Nonetheless, a bop is a bop and "Poland" is a bop. At the time of this writing, the Cole Bennett directed music video sits atop YouTube's Trending chart in the U.S. and ranks No. 3 on its Top Songs (U.S.) charts. In less than a week, it's also landed over 12 million Spotify plays globally, with most of those presumably stateside in spite of the Euro-centric title. All of this, plus the millions of plays from people's TikToks driving further traffic to streaming platforms, suggests that the song will make a Hot 100 showing when the chart refreshes on Monday. Depending on how high it ranks–and he'd need only to top the No. 49 peak for "One Night"–"Poland" might end up his biggest solo single debut yet.

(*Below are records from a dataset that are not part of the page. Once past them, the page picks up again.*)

What follows belongs to an exercise in optimizing a design on an open flow for small area, a short achievable clock period and few clock cycles per item; a production flow would make more cautious choices.
Function was checked by simulation only, so behaviour that the tests miss may differ from the original.

==> flow/design.v <==
`timescale 1ns/10ps
module lenet_top (
    input  logic         clk,
    input  logic         rst,
    input  logic         start,
    input  logic         load_en,
    input  logic [2:0]   load_row_idx,
    input  logic [127:0] load_row,
    input  logic         ker_wr_en,
    input  logic [19:0]  ker_wr,
    input  logic [1:0]   rd_row_idx,
    output logic [47:0]  rd_row,
    output logic         busy,
    output logic         done
);
    logic [127:0] img [8];
    logic [7:0]   row_nar;           
    logic [15:0]  ker [9];
    logic [15:0]  bias;
    logic [47:0]  res [3];           
    function automatic logic pix_narrow(input logic [15:0] p);
        pix_narrow = (p[15:10] == 6'h00) || (p[15:10] == 6'h3f);
    endfunction
    function automatic logic w_narrow(input logic [15:0] w);
        w_narrow = (w[15:7] == 9'h000) || (w[15:7] == 9'h1ff);
    endfunction
    logic         wq_img;
    logic [2:0]   wq_idx;
    logic [127:0] wq_row;
    logic         wq_kw;
    logic [3:0]   wq_tap;
    logic [15:0]  wq_val;
    logic         wq_ker;
    logic [2:0]   wq_lo;     
    always_ff @(posedge clk)
    begin
        wq_img <= load_en;
        wq_idx <= load_row_idx;
        wq_lo  <= (load_row_idx < 3'd2) ? 3'd0 : load_row_idx - 3'd2;
        wq_row <= load_row;
        wq_kw  <= ker_wr_en;
        wq_tap <= ker_wr[19:16];
        wq_val <= ker_wr[15:0];
    end
    assign wq_ker = wq_kw && (wq_tap <= 4'd9);
    logic load_nar;
    always_comb
    begin
        load_nar = 1'b1;
        for (int c = 0; c < 8; c++)
            if (!pix_narrow(wq_row[16*c +: 16]))
                load_nar = 1'b0;
    end
    for (genvar j = 0; j < 8; j++)
    begin : g_img
        always_ff @(posedge clk)
        begin
            if (wq_img && wq_idx == 3'(j))
            begin
                img[j]     <= wq_row;
                row_nar[j] <= load_nar;
            end
        end
    end
    for (genvar t = 0; t < 9; t++)
    begin : g_ker
        always_ff @(posedge clk)
        begin
            if (wq_kw && wq_tap == 4'(t))
                ker[t] <= wq_val;
        end
    end
    always_ff @(posedge clk)
    begin
        if (wq_kw && wq_tap == 4'd9)
            bias <= wq_val;
    end
    logic [2:0] krow_nar;
    for (genvar r = 0; r < 3; r++)
    begin : g_knar
        assign krow_nar[r] = w_narrow(ker[3*r]) && w_narrow(ker[3*r+1]) && w_narrow(ker[3*r+2]);
    end
    logic       busy_r;
    logic       done_r;
    logic       start_acc;
    logic [2:0] fc;          
    logic [2:0] he_row;      
    logic       v1, v2, v3;
    logic [2:0] row1, row2, row3;
    logic       rb;          
    logic [2:0] tgt;         
    logic       pk;          
    logic       fl;          
    logic       f_we;
    assign start_acc = start && !busy_r;
    assign pk    = v3 && row3[0] && !busy_r && !rb;
    assign fl    = rb || pk;
    assign f_we = v3 && (!row3[0] || busy_r);
    always_ff @(posedge clk)
    begin
        if (rst)
        begin
            busy_r <= 1'b0;
            done_r <= 1'b0;
        end
        else
        begin
            if (start_acc)
                busy_r <= 1'b1;
            else if (done_r)
                busy_r <= 1'b0;
            done_r <= busy_r && !done_r && (fc == 3'd6 || (v2 && last2 && row2 == 3'd5 && !fl));
        end
    end
    assign busy = busy_r;
    assign done = done_r;
    logic [2:0] cr;
    logic [1:0] rr;
    logic       pa;
    logic       pb;
    logic [2:0] rs;          
    logic [7:0] rs_oh;       
    logic       park;
    logic       pw;
    logic       ww;
    logic       issue;
    logic       p_first;
    logic       p_last;
    assign pw      = |(rs_oh & ~row_nar);
    assign ww      = !krow_nar[rr];
    assign issue   = (cr != 3'd6) && (!park || busy_r);
    assign p_first = (rr == 2'd0) && !pa && !pb;
    assign p_last  = (rr == 2'd2) && (pa == pw) && (pb == ww);
    logic       first1, first2;
    logic       last1, last2;
    logic [1:0] sh1;
    logic [2:0] sh2;         
    logic [3:0] hr;          
    always_comb
    begin
        logic rb_img;
        logic rb_ker;
        rb_img = wq_img && (({1'b0, wq_idx} < hr) || (issue && rs == wq_idx));
        rb_ker = wq_ker && (hr != 4'd0 || issue);
        rb     = rb_img || rb_ker;
        if (rb_ker)
            tgt = 3'd0;
        else if (wq_lo < fc)
            tgt = {wq_lo[2:1], 1'b0};
        else
            tgt = fc;
    end
    always_ff @(posedge clk)
    begin
        if (rst)
        begin
            cr   <= 3'd0;
            rr   <= 2'd0;
            pa   <= 1'b0;
            pb   <= 1'b0;
            rs   <= 3'd0;
            rs_oh <= 8'h01;
            hr   <= 4'd0;
            park <= 1'b0;
        end
        else
        begin
            if (fl)
            begin
                cr <= rb ? tgt : row3;
                rs <= rb ? tgt : row3;
                rs_oh <= 8'h01 << (rb ? tgt : row3);
                if (rb && tgt == 3'd0)
                    hr <= 4'd0;
                else
                    hr <= {1'b0, rb ? tgt : row3} + 4'd2;
                rr <= 2'd0;
                pa <= 1'b0;
                pb <= 1'b0;
            end
            else if (issue)
            begin
                if ({1'b0, rs} >= hr)
                    hr <= {1'b0, rs} + 4'd1;
                if (pb != ww)
                    pb <= 1'b1;
                else
                begin
                    pb <= 1'b0;
                    if (pa != pw)
                        pa <= 1'b1;
                    else
                    begin
                        pa <= 1'b0;
                        if (rr == 2'd2)
                        begin
                            rr <= 2'd0;
                            cr <= cr + 3'd1;
                            rs <= rs - 3'd1;
                            rs_oh <= {rs_oh[0], rs_oh[7:1]};
                        end
                        else
                        begin
                            rr <= rr + 2'd1;
                            rs <= rs + 3'd1;
                            rs_oh <= {rs_oh[6:0], rs_oh[7]};
                        end
                    end
                end
            end
            if (rb || busy_r)
                park <= 1'b0;
            else if (pk)
                park <= 1'b1;
        end
    end
    logic [127:0] rrow;
    logic [10:0]  opa_n [8];
    logic [15:0]  kw    [3];
    logic [8:0]   kx    [3];
    logic [10:0]  opa   [8];
    logic [2:0]   b_one [3][4];
    logic [2:0]   b_two [3][4];
    logic [2:0]   b_neg [3][4];
    logic [1:0]   neg3;
    always_comb
    begin
        rrow = '0;
        for (int j = 0; j < 8; j++)
            rrow = rrow | ({128{rs_oh[j]}} & img[j]);
    end
    for (genvar c = 0; c < 8; c++)
    begin : g_opa
        logic [15:0] p;
        assign p = rrow[16*c +: 16];
        always_comb
        begin
            if (!pw)
                opa_n[c] = p[10:0];
            else if (!pa)
                opa_n[c] = {3'b000, p[7:0]};
            else
                opa_n[c] = {{3{p[15]}}, p[15:8]};
        end
    end
    logic [3:0] b1_n [3];
    logic [3:0] b2_n [3];
    logic [3:0] bn_n [3];
    for (genvar c = 0; c < 3; c++)
    begin : g_booth
        always_comb
        begin
            case (rr)
                2'd0:    kw[c] = ker[c];
                2'd1:    kw[c] = ker[3 + c];
                default: kw[c] = ker[6 + c];
            endcase
            kx[c] = pb ? kw[c][15:7] : {kw[c][7:0], 1'b0};
            for (int k = 0; k < 4; k++)
            begin
                logic x2, x1, x0;
                x2 = kx[c][2*k+2];
                x1 = kx[c][2*k+1];
                x0 = kx[c][2*k];
                b1_n[c][k] = x1 ^ x0;
                b2_n[c][k] = (x2 && !x1 && !x0) || (!x2 && x1 && x0);
                bn_n[c][k] = x2 && !(x1 && x0);
            end
        end
    end
    logic [10:0] opa_r [8];
    logic [3:0]  b1_r [3];
    logic [3:0]  b2_r [3];
    logic [3:0]  bn_r [3];
    logic [1:0]  n3_r;
    always_ff @(posedge clk)
    begin
        for (int c = 0; c < 8; c++)
            opa_r[c] <= opa_n[c];
        for (int c = 0; c < 3; c++)
        begin
            b1_r[c] <= b1_n[c];
            b2_r[c] <= b2_n[c];
            bn_r[c] <= bn_n[c];
        end
        n3_r <= 2'(bn_n[0][3]) + 2'(bn_n[1][3]) + 2'(bn_n[2][3]);
        row1   <= cr;
        first1 <= p_first;
        last1  <= p_last;
        sh1    <= 2'(pa) + 2'(pb);
    end
    always_ff @(posedge clk)
    begin
        if (rst)
            v1 <= 1'b0;
        else
            v1 <= issue && !fl;
    end
    localparam logic [35:0] KCONST = 36'hFFFF80800;
    logic [35:0] ss_n [6];
    logic [35:0] sc_n [6];
    for (genvar l = 0; l < 6; l++)
    begin : g_mstage
        logic [35:0] rows [13];
        for (genvar c = 0; c < 3; c++)
        begin : g_prod
            logic [10:0] a;
            assign a = opa_r[l + c];
            for (genvar k = 0; k < 4; k++)
            begin : g_dig
                logic [11:0] m;
                logic [11:0] v;
                assign m = ({12{b1_r[c][k]}} & {a[10], a}) | ({12{b2_r[c][k]}} & {a, 1'b0});
                assign v = m ^ {12{bn_r[c][k]}};
                if (k == 0)
                begin : g_r0
                    assign rows[4*c+k] = 36'({~v[11], v[10:0]});
                end
                else
                begin : g_rk
                    assign rows[4*c+k] = (36'({~v[11], v[10:0]}) << (2*k)) | (36'(bn_r[c][k-1]) << (2*k-2));
                end
            end
        end
        assign rows[12] = KCONST | (36'(n3_r) << 6);
        logic [35:0] t1 [9];
        logic [35:0] t2 [6];
        logic [35:0] t3 [4];
        logic [35:0] t4 [3];
        for (genvar g = 0; g < 4; g++)
        begin : g_l1
            assign t1[2*g]   = rows[3*g] ^ rows[3*g+1] ^ rows[3*g+2];
            assign t1[2*g+1] = ((rows[3*g] & rows[3*g+1]) | (rows[3*g] & rows[3*g+2]) | (rows[3*g+1] & rows[3*g+2])) << 1;
        end
        assign t1[8] = rows[12];
        for (genvar g = 0; g < 3; g++)
        begin : g_l2
            assign t2[2*g]   = t1[3*g] ^ t1[3*g+1] ^ t1[3*g+2];
            assign t2[2*g+1] = ((t1[3*g] & t1[3*g+1]) | (t1[3*g] & t1[3*g+2]) | (t1[3*g+1] & t1[3*g+2])) << 1;
        end
        for (genvar g = 0; g < 2; g++)
        begin : g_l3
            assign t3[2*g]   = t2[3*g] ^ t2[3*g+1] ^ t2[3*g+2];
            assign t3[2*g+1] = ((t2[3*g] & t2[3*g+1]) | (t2[3*g] & t2[3*g+2]) | (t2[3*g+1] & t2[3*g+2])) << 1;
        end
        assign t4[0] = t3[0] ^ t3[1] ^ t3[2];
        assign t4[1] = ((t3[0] & t3[1]) | (t3[0] & t3[2]) | (t3[1] & t3[2])) << 1;
        assign t4[2] = t3[3];
        assign ss_n[l] = t4[0] ^ t4[1] ^ t4[2];
        assign sc_n[l] = ((t4[0] & t4[1]) | (t4[0] & t4[2]) | (t4[1] & t4[2])) << 1;
    end
    logic [35:0] ss_r [6];
    logic [35:0] sc_r [6];
    always_ff @(posedge clk)
    begin
        for (int l = 0; l < 6; l++)
        begin
            ss_r[l] <= ss_n[l];
            sc_r[l] <= sc_n[l];
        end
        row2   <= row1;
        first2 <= first1;
        last2  <= last1;
        sh2    <= {sh1 == 2'd2, sh1 == 2'd1, sh1 == 2'd0};
    end
    always_ff @(posedge clk)
    begin
        if (rst)
            v2 <= 1'b0;
        else
            v2 <= v1 && !fl;
    end
    logic [35:0] acc [6];
    logic [35:0] bias_sc;
    assign bias_sc = {{12{bias[15]}}, bias, 8'h00};
    always_ff @(posedge clk)
    begin
        begin
            for (int l = 0; l < 6; l++)
            begin
                logic [35:0] base;
                logic [35:0] xs;
                logic [35:0] xc;
                base = first2 ? bias_sc : acc[l];
                xs = ({36{sh2[0]}} & ss_r[l]) | ({36{sh2[1]}} & (ss_r[l] << 8)) | ({36{sh2[2]}} & (ss_r[l] << 16));
                xc = ({36{sh2[0]}} & sc_r[l]) | ({36{sh2[1]}} & (sc_r[l] << 8)) | ({36{sh2[2]}} & (sc_r[l] << 16));
                acc[l] <= base + xs + xc;
            end
        end
        row3 <= row2;
    end
    always_ff @(posedge clk)
    begin
        if (rst)
            v3 <= 1'b0;
        else
            v3 <= v2 && last2 && !fl;
    end
    function automatic logic [15:0] sat_conv(input logic [35:0] a);
        if (a[35:23] == 13'h0000 || a[35:23] == 13'h1fff)
            sat_conv = a[23:8];
        else
            sat_conv = a[35] ? 16'h8000 : 16'h7fff;
    endfunction
    function automatic logic sgt(input logic [15:0] a, input logic [15:0] b);
        logic [15:0] ua, ub;
        logic [15:0] g, e;
        ua = {~a[15], a[14:0]};
        ub = {~b[15], b[14:0]};
        g  = ua & ~ub;
        e  = ~(ua ^ ub);
        for (int w = 1; w < 16; w = 2 * w)
            for (int i = 0; i < 16; i = i + 2 * w)
            begin
                g[i] = g[i + w] | (e[i + w] & g[i]);
                e[i] = e[i + w] & e[i];
            end
        sgt = g[0];
    endfunction
    function automatic logic [15:0] smax(input logic [15:0] a, input logic [15:0] b);
        smax = sgt(a, b) ? a : b;
    endfunction
    logic [47:0] h_even;
    logic [47:0] hrow;       
    logic [47:0] prow;       
    always_comb
    begin
        for (int c = 0; c < 3; c++)
        begin
            logic [15:0] sa, sb, he;
            logic        gab, gah, gbh;
            sa  = sat_conv(acc[2*c]);
            sb  = sat_conv(acc[2*c+1]);
            he  = h_even[16*c +: 16];
            gab = sgt(sa, sb);
            gah = sgt(sa, he);
            gbh = sgt(sb, he);
            hrow[16*c +: 16] = gab ? sa : sb;
            if (gab)
                prow[16*c +: 16] = gah ? sa : he;
            else
                prow[16*c +: 16] = gbh ? sb : he;
        end
    end
    always_ff @(posedge clk)
    begin
        if (f_we && !row3[0])
        begin
            h_even <= hrow;
            he_row <= row3;
        end
        for (int p = 0; p < 3; p++)
            if (f_we && row3[0] && row3[2:1] == 2'(p))
                res[p] <= prow;
    end
    always_ff @(posedge clk)
    begin
        if (rst)
            fc <= 3'd0;
        else if (rb)
            fc <= tgt;
        else if (f_we)
            fc <= row3 + 3'd1;
    end
    logic [1:0] rd_idx_q;
    always_ff @(posedge clk)
    begin
        rd_idx_q <= rd_row_idx;
    end
    always_comb
    begin
        case (rd_idx_q)
            2'd0:    rd_row = res[0];
            2'd1:    rd_row = res[1];
            default: rd_row = res[2];
        endcase
    end
endmodule
Context: an optimization exercise on an open-source flow, tuned for small area and a short achievable clock period. The choices shown serve that exercise and are no tape-out recipe. No activity file was given, so power comes from the tool's default toggle rates.

== old ==
==> module riscv_branch_predictor, before the edit <==
module riscv_branch_predictor
#(
  parameter int ENTRIES = 16
) (
  input  logic            clk,
  input  logic            rst,
  input  logic [XLEN-1:0] lookup_pc,
  output logic            pred_taken,
  output logic [XLEN-1:0] pred_target,
  input  logic            upd_valid,
  input  logic [XLEN-1:0] upd_pc,
  input  logic            upd_taken,
  input  logic [XLEN-1:0] upd_target,
  input  logic            upd_pred_taken,
  input  logic [XLEN-1:0] upd_pred_target,
  output logic            mispredict,
  output logic [XLEN-1:0] redirect_pc,
  output logic [XLEN-1:0] mispredict_count
);
  localparam int IDX   = $clog2(ENTRIES);
  localparam int TAG_W = XLEN - IDX - 2;
  logic [ENTRIES-1:0] valid_q;
  logic [TAG_W-1:0]   tag_q    [ENTRIES];
  logic [XLEN-1:0]    target_q [ENTRIES];
  logic [1:0]         ctr_q    [ENTRIES];
  logic [IDX-1:0]   lk_idx, up_idx;
  logic [TAG_W-1:0] lk_tag, up_tag;
  logic             lk_hit, up_hit, wrong;
  logic [1:0]       up_ctr_next;
  assign lk_idx = lookup_pc[IDX+1:2];
  assign lk_tag = lookup_pc[XLEN-1:IDX+2];
  assign up_idx = upd_pc[IDX+1:2];
  assign up_tag = upd_pc[XLEN-1:IDX+2];
  assign lk_hit      = valid_q[lk_idx] && (tag_q[lk_idx] == lk_tag);
  assign pred_taken  = lk_hit && ctr_q[lk_idx][1];
  assign pred_target = pred_taken ? target_q[lk_idx] : {lookup_pc[XLEN-1:2] + 30'd1, lookup_pc[1:0]};
  assign up_hit = valid_q[up_idx] && (tag_q[up_idx] == up_tag);
  assign wrong  = (upd_taken != upd_pred_taken) ||
                  (upd_taken && (upd_pred_target != upd_target));
  riscv_sat_counter2 u_ctr (
    .ctr      (ctr_q[up_idx]),
    .inc      (upd_taken),
    .ctr_next (up_ctr_next)
  );
  always_ff @(posedge clk) begin
    for (int i = 0; i < ENTRIES; i++) begin
      if (upd_valid && upd_taken && up_idx == i) begin
        tag_q[i]    <= up_tag;
        target_q[i] <= upd_target;
      end
      if (upd_valid && up_idx == i && (up_hit || upd_taken))
        ctr_q[i] <= up_hit ? up_ctr_next : CTR_WT;
    end
  end
  always_ff @(posedge clk) begin
    if (rst) valid_q <= '0;
    else if (upd_valid && upd_taken) valid_q[up_idx] <= 1'b1;
  end
  logic [XLEN:0] cnt_inc;
  assign cnt_inc = {1'b0, mispredict_count} + 33'd1;
  always_ff @(posedge clk) begin
    if (rst) begin
      mispredict       <= 1'b0;
      redirect_pc      <= '0;
      mispredict_count <= '0;
    end else begin
      mispredict <= upd_valid && wrong;
      if (upd_valid && wrong) begin
        redirect_pc <= upd_taken ? upd_target : {upd_pc[XLEN-1:2] + 30'd1, upd_pc[1:0]};
        if (!cnt_inc[XLEN]) mispredict_count <= cnt_inc[XLEN-1:0];
      end
    end
  end
endmodule
Settings: LEC_CHECK=0, CAP_MARGIN=20, CORE_MARGIN=2, CORE_UTILIZATION=40, SETUP_SLACK_MARGIN=1.5, SLEW_MARGIN=20; clock period 6.5 ns.
run.sh (not shown) runs the stock make flow with config.mk's settings and CLKGATE_MAP_FILE= SYNTH_SCRIPT=/design/flow/synth_recipe.tcl, a recipe that flattens the netlist after the stock synthesis.
What new does differently from old at the input level:
diff --git a/flow/design.v b/flow/design.v
--- a/flow/design.v
+++ b/flow/design.v
@@ -50,38 +50,62 @@
   logic [TAG_W-1:0]   tag_q    [ENTRIES];
   logic [XLEN-1:0]    target_q [ENTRIES];
   logic [1:0]         ctr_q    [ENTRIES];
-  logic [IDX-1:0]   lk_idx, up_idx;
   logic [TAG_W-1:0] lk_tag, up_tag;
-  logic             lk_hit, up_hit, wrong;
-  logic [1:0]       up_ctr_next;
-  assign lk_idx = lookup_pc[IDX+1:2];
+  logic [ENTRIES-1:0] lk_sel, up_sel;
+  logic             up_hit, wrong;
   assign lk_tag = lookup_pc[XLEN-1:IDX+2];
-  assign up_idx = upd_pc[IDX+1:2];
   assign up_tag = upd_pc[XLEN-1:IDX+2];
-  assign lk_hit      = valid_q[lk_idx] && (tag_q[lk_idx] == lk_tag);
-  assign pred_taken  = lk_hit && ctr_q[lk_idx][1];
-  assign pred_target = pred_taken ? target_q[lk_idx] : {lookup_pc[XLEN-1:2] + 30'd1, lookup_pc[1:0]};
-  assign up_hit = valid_q[up_idx] && (tag_q[up_idx] == up_tag);
+  always_comb begin
+    for (int i = 0; i < ENTRIES; i++) begin
+      lk_sel[i] = (lookup_pc[IDX+1:2] == i);
+      up_sel[i] = (upd_pc[IDX+1:2] == i);
+    end
+  end
+  logic [TAG_W-1:0] up_tag_rd;
+  logic [XLEN-1:0]  lk_tgt_rd;
+  logic             lk_vt_rd, up_v_rd;
+  logic [ENTRIES-1:0] lk_match;
+  always_comb
+    for (int i = 0; i < ENTRIES; i++)
+      lk_match[i] = valid_q[i] && ctr_q[i][1] && (tag_q[i] == lk_tag);
+  always_comb begin
+    lk_tgt_rd = '0;
+    lk_vt_rd  = 1'b0;
+    up_tag_rd = '0;
+    up_v_rd   = 1'b0;
+    for (int i = 0; i < ENTRIES; i++) begin
+      lk_tgt_rd = lk_tgt_rd | ({XLEN{lk_sel[i]}} & target_q[i]);
+      lk_vt_rd  = lk_vt_rd  | (lk_sel[i] & lk_match[i]);
+      up_tag_rd = up_tag_rd | ({TAG_W{up_sel[i]}} & tag_q[i]);
+      up_v_rd   = up_v_rd   | (up_sel[i] & valid_q[i]);
+    end
+  end
+  assign pred_taken  = lk_vt_rd;
+  assign pred_target = pred_taken ? lk_tgt_rd : {lookup_pc[XLEN-1:2] + 30'd1, lookup_pc[1:0]};
+  assign up_hit = up_v_rd && (up_tag_rd == up_tag);
   assign wrong  = (upd_taken != upd_pred_taken) ||
                   (upd_taken && (upd_pred_target != upd_target));
-  riscv_sat_counter2 u_ctr (
-    .ctr      (ctr_q[up_idx]),
-    .inc      (upd_taken),
-    .ctr_next (up_ctr_next)
-  );
+  logic [1:0] ctr_step [ENTRIES];
   always_ff @(posedge clk) begin
     for (int i = 0; i < ENTRIES; i++) begin
-      if (upd_valid && upd_taken && up_idx == i) begin
+      if (upd_valid && upd_taken && up_sel[i]) begin
         tag_q[i]    <= up_tag;
         target_q[i] <= upd_target;
       end
-      if (upd_valid && up_idx == i && (up_hit || upd_taken))
-        ctr_q[i] <= up_hit ? up_ctr_next : CTR_WT;
+      if (upd_valid && up_sel[i] && (up_hit || upd_taken))
+        ctr_q[i] <= up_hit ? ctr_step[i] : CTR_WT;
     end
+  end
+  for (genvar g = 0; g < ENTRIES; g++) begin : g_ctr
+    riscv_sat_counter2 u_ctr (
+      .ctr      (ctr_q[g]),
+      .inc      (upd_taken),
+      .ctr_next (ctr_step[g])
+    );
   end
   always_ff @(posedge clk) begin
     if (rst) valid_q <= '0;
-    else if (upd_valid && upd_taken) valid_q[up_idx] <= 1'b1;
+    else if (upd_valid && upd_taken) valid_q <= valid_q | up_sel;
   end
   logic [XLEN:0] cnt_inc;
   assign cnt_inc = {1'b0, mispredict_count} + 33'd1;
[summary]
Status | old and new | clean. Taking new as 1.0, old lands at 1.14 on clock buffer instance count of the final layout. Post-synth design cell area: new > old. Relative to old, non-clock buffer count increased by 53 in new. Comparing final worst setup slack for old and new, the smaller number came from old. old ended up with nor2b_1 as its slowest library cell on the worst path; new ended up with or4_4. Worst setup path endpoint: pred_target[7] -> old, pred_target[3] -> new. old → new: weighted congestion reported at the end of routability-driven placement has increased, number of instances in the synthesized netlist climbed 121, cell count increased 211, global-route usage grew by 3.6 points, synthesized area divided by synthesized cell count fell 0.10 um^2. Max sequential share of power across old and new: old.
No run of this note included a check of the RTL's function; only the layout flow was run.

re-timing with driven ports:
The flow's constraints put no driver on any port. The routed layouts listed below were extracted and timed again, unchanged, in two steps. Step 1, drivers: a clkbuf_16 drives clk and a buf_2 each remaining input, both assumed. Step 2 adds t to the input delays and takes it off the output delays; t is the mean of the earliest and latest rising clock arrival at the registers after step 1. Input paths then give back, and output paths get back, about the clock's delay inside the block. a / b / c = ideal / step 1 / step 2; a / b = the first two.
run | shift t [ns] | setup WS [ns] | latest minus earliest clock arrival (ns)
old | 0.792 | 0.241 / 0.195 / 0.195 | 0.079 / 0.079
new | 0.816 | 1.245 / 1.212 / 0.773 | 0.062 / 0.061
After both steps every run listed still meets setup and hold. The setup slack of new, which loses most, moves by -0.033 ns with the drivers and by -0.472 ns with both steps.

Then again, Yachty's last big swing musically didn't exactly move the needle. A stunt-casted single with a glossy SNL-esque video, 2020's "Oprah's Bank Account" with Drake and DaBaby peaked at just No. 55 in a six-week run. That helped the overall performance of his Lil Boat 3 LP, sure, but Quality Control/Motown/UMG probably had higher expectations, all things considered. After dropping an expanded edition dubbed Lil Boat 3.5, his subsequent Michigan Boy Boat from 2021 only reached No. 39 on the Billboard 200 and yielded zero Hot 100 charting single. Some could argue that rather insular Detroit/Flint focused project wasn't meant to do big numbers, but even as a stopgap that's a dramatic drop.

Though Lil Yachty will continue winning as a bankable celebrity for the foreseeable future, "Poland" could be the reversal of fortune that his music career needs. Hip-hop loves a comeback, and six years after Lil Boat lit up the blogs, now's the time for a career-defining hit to fulfill his promise. And if not, he can keep selling pizza.